Performs a search for functional forms with PySR. Parameterizes constants in all functions. Creates a loop of re-optimization fit (ROF) to improve the constants and provide uncertainty estimation.

save_to_csv()¶

Saves the func_candidates dataframe (results) to a csv file.

1) Full info -> candidates.csv.

2) Reduced info -> candidates_reduced.csv.

output_dir: str

*Default: './'

Output directory.

plot_to_pdf()¶

Plots all candidate functions to pdf files.

1) Candidate functions -> candidates.pdf.

2) Candidate functions with unc. coverage -> candidates_sampling.pdf.

3) Goodness-of-fit scores -> candidates_gof.pdf.

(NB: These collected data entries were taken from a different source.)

Context: an optimization exercise on an open-source flow, tuned for small area, a short achievable clock period and few clock cycles per item. The choices shown serve that exercise and are no tape-out recipe. The RTL was checked by simulation tests, not by an equivalence proof against the original design.

## phase_accumulator
module phase_accumulator (
    input  wire        clk,
    input  wire        rst,
    input  wire        cmd_valid,
    output wire        cmd_ready,
    input  wire [1:0]  cmd_op,
    input  wire [2:0]  cmd_k,
    input  wire [63:0] cmd_data,
    output wire        rsp_valid,
    output wire [63:0] rsp_data
);
    localparam [63:0] TWO_PI     = 64'h401921FB54442D18;
    localparam [63:0] NEG_TWO_PI = 64'hC01921FB54442D18;
    localparam [1:0] OP_CLR = 2'd0, OP_ADV = 2'd1, OP_VAL = 2'd2;
    reg        c_v;
    reg [1:0]  c_op;
    reg [2:0]  c_k;
    reg [4:0]  a_sel_r;
    reg        wsel_r;   
    reg [63:0] c_d;
    reg               p_v;      
    reg               p_wr;     
    reg               p_first;  
    reg               p_mw;     
    reg               p_clr;
    reg               p_val;
    reg               p_fwd;    
    reg [2:0]         p_k;
    reg [130-1:0]   p_m;
    reg        r_v;
    reg        w_p;      
    reg        s_ge;     
    reg [2:0]  s_k;
    reg [63:0] s_r;
    reg [63:0] ph [0:4];
    reg [4:0]  zf;
    wire wrap_now = w_p && s_ge;
    wire c_adv  = (c_op == OP_ADV) && (c_k <= 3'd4);
    wire c_rd   = (c_op == OP_ADV || c_op == OP_VAL) && (c_k <= 3'd4);
    wire c_hit  = p_wr && (p_k == c_k);
    wire hazard = p_v && (p_mw || (c_rd && p_clr) || (c_adv && c_hit));
    wire issue  = c_v && !wsel_r && !hazard;
    assign cmd_ready = !c_v || issue;
    assign rsp_valid = r_v && !wrap_now;
    assign rsp_data  = s_r;
    wire [4:0] a_sel = a_sel_r & ~zf;
    wire [63:0] add_a = ({64{a_sel[0]}} & ph[0]) | ({64{a_sel[1]}} & ph[1]) |
                        ({64{a_sel[2]}} & ph[2]) | ({64{a_sel[3]}} & ph[3]) |
                        ({64{a_sel[4]}} & ph[4]);
    wire [63:0] add_b = wsel_r ? NEG_TWO_PI : (c_op[1] ? 64'h8000000000000000 : c_d);
    wire [130-1:0] add_m;
    fp64_add_s1 u_s1 (.a(add_a), .b(add_b), .m(add_m));
    function [9:0] q64;
        input [63:0] v;
        begin
  ...
==> module phase_accumulator, before the edit <==
module phase_accumulator (
    input  wire        clk,
    input  wire        rst,
    input  wire        cmd_valid,
    output wire        cmd_ready,
    input  wire [1:0]  cmd_op,
    input  wire [2:0]  cmd_k,
    input  wire [63:0] cmd_data,
    output wire        rsp_valid,
    output wire [63:0] rsp_data
);
    localparam [63:0] TWO_PI     = 64'h401921FB54442D18;
    localparam [63:0] NEG_TWO_PI = 64'hC01921FB54442D18;
    localparam [1:0] OP_CLR = 2'd0, OP_ADV = 2'd1, OP_VAL = 2'd2;
    reg        c_v;
    reg [1:0]  c_op;
    reg [2:0]  c_k;
    reg [4:0]  a_sel_r;
    reg        wsel_r;   
    reg [63:0] c_d;
    reg               p_v;      
    reg               p_wr;     
    reg               p_first;  
    reg               p_mw;     
    reg               p_clr;
    reg               p_val;
    reg               p_fwd;    
    reg [2:0]         p_k;
    reg [130-1:0]   p_m;
    reg        r_v;
    reg        w_p;      
    reg        s_ge;     
    reg [2:0]  s_k;
    reg [63:0] s_r;
    reg [63:0] ph [0:4];
    reg [4:0]  zf;
    wire wrap_now = w_p && s_ge;
    wire c_adv  = (c_op == OP_ADV) && (c_k <= 3'd4);
    wire c_rd   = (c_op == OP_ADV || c_op == OP_VAL) && (c_k <= 3'd4);
    wire c_hit  = p_wr && (p_k == c_k);
    wire hazard = p_v && (p_mw || (c_rd && p_clr) || (c_adv && c_hit));
    wire issue  = c_v && !wsel_r && !hazard;
    assign cmd_ready = !c_v || issue;
    assign rsp_valid = r_v && !wrap_now;
    assign rsp_data  = s_r;
    wire [4:0] a_sel = a_sel_r & ~zf;
    wire [63:0] add_a = ({64{a_sel[0]}} & ph[0]) | ({64{a_sel[1]}} & ph[1]) |
                        ({64{a_sel[2]}} & ph[2]) | ({64{a_sel[3]}} & ph[3]) |
                        ({64{a_sel[4]}} & ph[4]);
    wire [63:0] add_b = wsel_r ? NEG_TWO_PI : (c_op[1] ? 64'h8000000000000000 : c_d);
    wire [130-1:0] add_m;
    fp64_add_s1 u_s1 (.a(add_a), .b(add_b), .m(add_m));
    function [9:0] q64;
        input [63:0] v;
        begin
            if (v[63] || v[62:52] < 11'd1017)
                q64 = 10'd0;
            else
                q64 = {1'b0, 1'b1, v[51:44]} >> (4'd8 - (v[55:52] - 4'd9));
        end
    endfunction
    wire big_a = !add_a[63] && (add_a[62:52] >= 11'd1026);
    wire big_b = !add_b[63] && (add_b[62:52] >= 11'd1026);
    wire [10:0] qsum = {1'b0, q64(add_a)} + {1'b0, q64(add_b)};
    wire may_wrap = big_a || big_b || (qsum >= 11'd401);
    wire [63:0] add_y;
    wire        y_ge;
    fp64_add_s2 u_s2 (.m(p_m), .y(add_y), .ge(y_ge));
    wire [63:0] res = p_fwd ? s_r : ((p_wr || p_val) ? add_y : 64'd0);
    integer j;
    always @(posedge clk) begin
        p_m <= add_m;
        if (rst) begin
            p_v <= 1'b0;
            p_mw <= 1'b0;
        end else if (wsel_r) begin
            p_v     <= wrap_now;
            p_wr    <= 1'b1;
            p_first <= 1'b0;
            p_mw    <= 1'b0;
            p_clr   <= 1'b0;
            p_val   <= 1'b0;
            p_fwd   <= 1'b0;
            p_k     <= s_k;
        end else begin
            p_v     <= issue;
            p_wr    <= c_adv;
            p_first <= c_adv;
            p_mw    <= issue && c_adv && may_wrap;
            p_clr   <= (c_op == OP_CLR);
            p_val   <= (c_op == OP_VAL);
            p_fwd   <= (c_op == OP_VAL) && (c_k <= 3'd4) && p_v && c_hit;
            p_k     <= c_k;
        end
        if (rst)
            c_v <= 1'b0;
        else if (cmd_ready)
            c_v <= cmd_valid;
        if (cmd_ready) begin
            c_op <= cmd_op;
            c_k  <= cmd_k;
            c_d  <= cmd_data;
        end
        if (rst)
            wsel_r <= 1'b0;
        else
            wsel_r <= p_v && p_mw;
        for (j = 0; j < 5; j = j + 1)
            a_sel_r[j] <= (p_v && p_mw) ? (p_k == j[2:0]) :
                          cmd_ready     ? (cmd_k == j[2:0]) :
                                          (c_k == j[2:0]);
        if (rst) begin
            r_v <= 1'b0;
            w_p <= 1'b0;
        end else begin
            r_v <= p_v;
            w_p <= p_v && p_first;
        end
        s_r  <= res;
        s_ge <= y_ge;
        s_k  <= p_k;
        if (rst)
            zf <= 5'b11111;
        else if (p_v && p_clr)
            zf <= 5'b11111;
        else if (p_v && p_wr)
            for (j = 0; j < 5; j = j + 1)
                if (p_k == j[2:0])
                    zf[j] <= 1'b0;
        for (j = 0; j < 5; j = j + 1)
            if (p_v && p_wr && p_k == j[2:0])
                ph[j] <= add_y;
    end
endmodule
Settings: LEC_CHECK=0, CAP_MARGIN=20, CORE_MARGIN=2, CORE_UTILIZATION=55, SLEW_MARGIN=20; clock period 25.0 ns.
standard.sh (not shown) runs the stock make flow with config.mk's settings and CLKGATE_MAP_FILE= SYNTH_SCRIPT=/design/flow/synth_recipe.tcl, a recipe that flattens the netlist after the stock synthesis.
==> flow/flow/run.sh <==
#!/bin/bash
# The standard layout (standard.sh, all steps), with the timing repair
# asked to overfix setup by a margin, so that the achieved period shrinks,
# and with the number of repair passes bounded so that it ends in time.
# ORFS's scripts are copied here and util.tcl's repair_timing_helper gets
# -max_passes; nothing else in them changes. Logs stay in this folder.
set -o pipefail
W=$(pwd)
cp -r "$FLOW_HOME/scripts" "$W/scripts"
sed -i 's/^  lappend additional_args {\*}\$args -verbose$/  lappend additional_args {*}$args -verbose -max_passes $::env(RT_MAX_PASSES)/' "$W/scripts/util.tcl"
grep -n "max_passes" "$W/scripts/util.tcl" > patch.log 2>&1
export RT_MAX_PASSES=${RT_MAX_PASSES:-1500}
export SETUP_SLACK_MARGIN=${SETUP_MARGIN:-17.5}
export TNS_END_PERCENT=${TNS_PCT:-0}
bash standard.sh SCRIPTS_DIR="$W/scripts" finish > standard.log 2>&1
The baseline completed without violations.
Testbench counts at the start, summed over its fixed seeds: cycles 28,356, items 24,000.
Change:
--- a/flow/design.v
+++ b/flow/design.v
@@ -204,10 +204,9 @@
     localparam [1:0] OP_CLR = 2'd0, OP_ADV = 2'd1, OP_VAL = 2'd2;
     reg        c_v;
     reg [1:0]  c_op;
     reg [2:0]  c_k;
-    reg [4:0]  a_sel_r;
-    reg        wsel_r;   
+    reg [4:0]  c_sel;    
     reg [63:0] c_d;
     reg               p_v;      
     reg               p_wr;     
     reg               p_first;  
@@ -228,17 +227,17 @@
     wire c_adv  = (c_op == OP_ADV) && (c_k <= 3'd4);
     wire c_rd   = (c_op == OP_ADV || c_op == OP_VAL) && (c_k <= 3'd4);
     wire c_hit  = p_wr && (p_k == c_k);
     wire hazard = p_v && (p_mw || (c_rd && p_clr) || (c_adv && c_hit));
-    wire issue  = c_v && !wsel_r && !hazard;
+    wire issue  = c_v && !wrap_now && !hazard;
     assign cmd_ready = !c_v || issue;
     assign rsp_valid = r_v && !wrap_now;
     assign rsp_data  = s_r;
-    wire [4:0] a_sel = a_sel_r & ~zf;
+    wire [4:0] a_sel = c_sel & ~zf & {5{~wrap_now}};
     wire [63:0] add_a = ({64{a_sel[0]}} & ph[0]) | ({64{a_sel[1]}} & ph[1]) |
                         ({64{a_sel[2]}} & ph[2]) | ({64{a_sel[3]}} & ph[3]) |
-                        ({64{a_sel[4]}} & ph[4]);
-    wire [63:0] add_b = wsel_r ? NEG_TWO_PI : (c_op[1] ? 64'h8000000000000000 : c_d);
+                        ({64{a_sel[4]}} & ph[4]) | ({64{wrap_now}} & s_r);
+    wire [63:0] add_b = wrap_now ? NEG_TWO_PI : (c_op[1] ? 64'h8000000000000000 : c_d);
     wire [130-1:0] add_m;
     fp64_add_s1 u_s1 (.a(add_a), .b(add_b), .m(add_m));
     function [9:0] q64;
         input [63:0] v;
@@ -262,10 +261,10 @@
         p_m <= add_m;
         if (rst) begin
             p_v <= 1'b0;
             p_mw <= 1'b0;
-        end else if (wsel_r) begin
-            p_v     <= wrap_now;
+        end else if (wrap_now) begin
+            p_v     <= 1'b1;
             p_wr    <= 1'b1;
             p_first <= 1'b0;
             p_mw    <= 1'b0;
             p_clr   <= 1'b0;
@@ -288,18 +287,12 @@
             c_v <= cmd_valid;
         if (cmd_ready) begin
             c_op <= cmd_op;
             c_k  <= cmd_k;
+            for (j = 0; j < 5; j = j + 1)
+                c_sel[j] <= (cmd_k == j[2:0]);
             c_d  <= cmd_data;
         end
-        if (rst)
-            wsel_r <= 1'b0;
-        else
-            wsel_r <= p_v && p_mw;
-        for (j = 0; j < 5; j = j + 1)
-            a_sel_r[j] <= (p_v && p_mw) ? (p_k == j[2:0]) :
-                          cmd_ready     ? (cmd_k == j[2:0]) :
-                                          (c_k == j[2:0]);
         if (rst) begin
             r_v <= 1'b0;
             w_p <= 1'b0;
         end else begin
- The changed run passed the timing, DRC and antenna checks
- synthesized area barely changes
- clock skew went down by 0.0063 ns
- routed wire length went up by 9.6%
- global-route usage went up by 3.4 points
- sequential share of layout area went down by 1.1 points
- worst setup slack improved by 0.32 ns
- cell count went up by 1.4%
Testbench counts after the change, summed over its fixed seeds: cycles 28,327, items 24,000.

## afterwards: timing with drivers on the ports
In the flow no input, the clock included, has a driving cell. The finished layouts below were timed again as built, in two steps. Step 1 sets driving cells, clkbuf_16 on the clock port and buf_2 on the other inputs (assumed; they add their load-dependent delay and slew). Step 2 moves the port delays by t, midway between the first and last clock arrival at a register: inputs arrive t later, outputs are due t later. That takes back most of the time a late clock gives input paths. Three values: ideal, step 1, step 2; two values: the first two.
run | shift t [ns] | setup WS [ns] | worst hold slack (ns) | worst setup path after step 2 | slew at the worst register clock pin (ns)
the first run | 0.706 | 15.296 / 15.296 / 15.296 | 0.460 / 0.460 / 0.460 | register to register | 0.08 / 0.08
the second run | 0.724 | 15.619 / 15.619 / 15.619 | 0.481 / 0.481 / 0.481 | register to register | 0.06 / 0.06
After both steps every run listed still meets setup and hold.
What follows belongs to an exercise in optimizing a design on an open flow for small area, a short achievable clock period and few clock cycles; a production flow would make more cautious choices. Function was checked by simulation only, so behaviour that the tests miss may differ from the original. No activity file was given, so power comes from the tool's default toggle rates.

`flow/flow/run.sh`:
```
#!/bin/bash
# The standard layout (standard.sh, synthesis unchanged), with the
# input and output ports buffered by sky130_fd_sc_hd__buf_2 instead of the
# delay-cell buffer ORFS picks by default. make's full output goes to
# standard.log; ORFS keeps each step's log under orfs/logs/.
set -euo pipefail
export BUFFER_PORTS_ARGS="-buffer_cell sky130_fd_sc_hd__buf_2"
bash standard.sh > standard.log 2>&1
```
`flow/standard.sh`:
```
#!/bin/bash
# synth_recipe.tcl (not shown) runs the flow's synth.tcl, then flattens the netlist and writes it again
# the make line also repeats each setting of config.mk as NAME=value (left out here)
make -C /OpenROAD-flow-scripts/flow DESIGN_CONFIG=/design/flow/config.mk WORK_HOME=/design/flow/orfs CLKGATE_MAP_FILE= SYNTH_SCRIPT=/design/flow/synth_recipe.tcl "${@:-finish}"
```
`flow/config.mk`:
```
export PLATFORM = sky130hd
export DESIGN_NAME = eclog_core
export DESIGN_NICKNAME = eclog_core
export VERILOG_FILES = /design/flow/design.v
export SDC_FILE = /design/flow/constraint.sdc
export NUM_CORES = 4
export LEC_CHECK = 0
export ABC_AREA = 1
export CAP_MARGIN = 20
export CORE_MARGIN = 2
export CORE_UTILIZATION = 70
export PLACE_DENSITY = 0.85
export SETUP_SLACK_MARGIN = 4.3
export SLEW_MARGIN = 20
```
`flow/constraint.sdc`:
```
create_clock -name core_clock -period 7.0 [get_ports {clk}]
set_input_delay 1.4000 -clock core_clock [delete_from_list [all_inputs] [get_ports {clk}]]
set_output_delay 1.4000 -clock core_clock [all_outputs]
set_load 0.01 [all_outputs]
```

4) Correlation matrices -> candidates_correlation.pdf.

output_dir: str

*Default: './'

Output directory.

Options for 1D data

bin_widths_1d: list | ndarray

Default: None

Bin widths for x for plotting 1D histogram data. Shape is (num_examples, 1). See example section for a graphical illustration.
plot_logx: bool

Default: False

Plot functions in log scale for x in candidates.pdf.
plot_logy: bool

Default: False

Plot functions in log scale for y in candidates.pdf.
sampling_95quantile: bool

Default: False

Whether to include 95% quantile range when plotting total uncertainty coverage from ensemble of functions generated by sampling parameters in candidates_sampling.pdf. If False, plot only the 68% quantile range.

Options for 2D data

bin_edges_2d: list

Default: None

Bin edges for x for plotting 2D histogram data, i.e., [[x0_0, x0_1,...], [x1_0, x1_1,...]], where the leftmost bin in x0 has edges x0_0 and x0_1. [x0_0, x0_1,...] has (num_x0_bins + 1) elements. [x1_0, x1_1,...] has (num_x1_bins + 1) elements. This should be a python list of two sub lists, since (num_x0_bins + 1) =/= (num_x1_bins + 1) is possible.
plot_logx0: bool

Default: False

Plot 2D functions in log scale for x0 in candidates.pdf.
plot_logx1: bool

Default: False

Plot 2D functions in log scale for x1 in candidates.pdf.
plot_logy: bool

Default: False

Plot functions in log scale for y in candidates.pdf.
cbar_min: float

Default: None

Plot 2D functions with min color bar value in candidates.pdf.
cbar_max: float

Default: None

Plot 2D functions with max color bar value in candidates.pdf.
cmap: str

Default: None

Plot color bar with matplotlib cmap style.

print_candidate()¶

Print candidate functions in prompt.

candidate_number: int

Default: 99

Print result for a particular candidate function by setting it to its #, or for all candidates by setting it to 99.